Japan’s National Tax Agency has announced a partial revision of its corporate tax guidelines. The revised guidelines introduce a fresh set of rules specifically designed for digital token issuers, effectively eliminating taxes on unrealized gains from crypto assets issued by companies.
Industry analyst Colin Wu believes that these new tax rules will simplify the business landscape for cryptocurrency-related companies in Japan. The move comes after the approval of a proposal to abolish the requirement for crypto firms to pay taxes on unrealized “paper gains” on tokens they issued and held.
Under the revised regulations, Japanese fintech firms that issue tokens will be exempted from the fixed 30% corporate tax rate on their holdings. Previously, laws imposed taxes on unrealized gains, prompting some companies to relocate to more favorable jurisdictions overseas.
While there are still additional challenges that need to be addressed to further facilitate crypto business in Japan, local media reports suggest that this revision represents a positive step toward improving the overall business environment.
To qualify for tax exemptions on crypto tokens, companies must meet two primary conditions.
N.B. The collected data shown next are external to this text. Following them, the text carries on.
## config.mk

```make
export PLATFORM = sky130hd
export DESIGN_NAME = bus_return
export DESIGN_NICKNAME = d
export VERILOG_FILES = /design/src/hdl/bus_pkg.sv /design/src/hdl/bus_return.sv
export SDC_FILE = /design/constraint.sdc
export NUM_CORES = 1
export LEC_CHECK = 0
export ABC_AREA = 0
export BUFFER_PORTS_ARGS = -buffer_cell sky130_fd_sc_hd__buf_2
export CORE_MARGIN = 10
export CORE_UTILIZATION = 45
export DETAILED_ROUTE_END_ITERATION = 10
export PLACE_DENSITY_LB_ADDON = 0.1
export SYNTH_ARGS = -nofsm -noshare
export SYNTH_HDL_FRONTEND = slang
export SYNTH_SLANG_ARGS = --single-unit
```

## constraint.sdc

```tcl
create_clock -name i_clk -period 1.3 [get_ports i_clk]
set_input_delay 0.26 -clock i_clk [delete_from_list [all_inputs] [get_ports i_clk]]
set_output_delay 0.26 -clock i_clk [all_outputs]
set_load 0.02 [all_outputs]
```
First, the tokens must be issued by the company and continuously held from the time of issuance. Second, transfer restrictions must be in place.
The crypto community has reacted positively to this government initiative. Sota Watanabe, the founder of Astar Network (ASTR) and a proponent of this tax revision, expressed his views on the matter, stating, “For the time being, people who want to do something like Astar can now do it without leaving the country. I would like to continue constructive discussions with politicians and authorities.” Watanabe also emphasized the need to revise the taxation of holding tokens issued by other companies, as it currently hampers the domestic expansion of projects.
In addition to these tax changes, Japan has been actively implementing stricter anti-money laundering (AML) rules since the start of June. The aim is to align the country’s regulations with the requirements set by the Financial Action Task Force (FATF), thereby strengthening the overall security and integrity of the crypto industry.
Japan Being the Crypto Pivot to Asia Continues
Japan was one of the first countries to fully legalize and regulate cryptocurrencies so remains a popular destination for businesses. Earlier this month, reports emerged that its largest bank could become a stablecoin issuer. However, Hong Kong and Singapore have emerged as friendlier nations for crypto this year with their own regulations and digital welcome mats.
Meanwhile, America continues to crack down on the industry taking legal action against companies for failing to do the impossible – register as securities exchanges.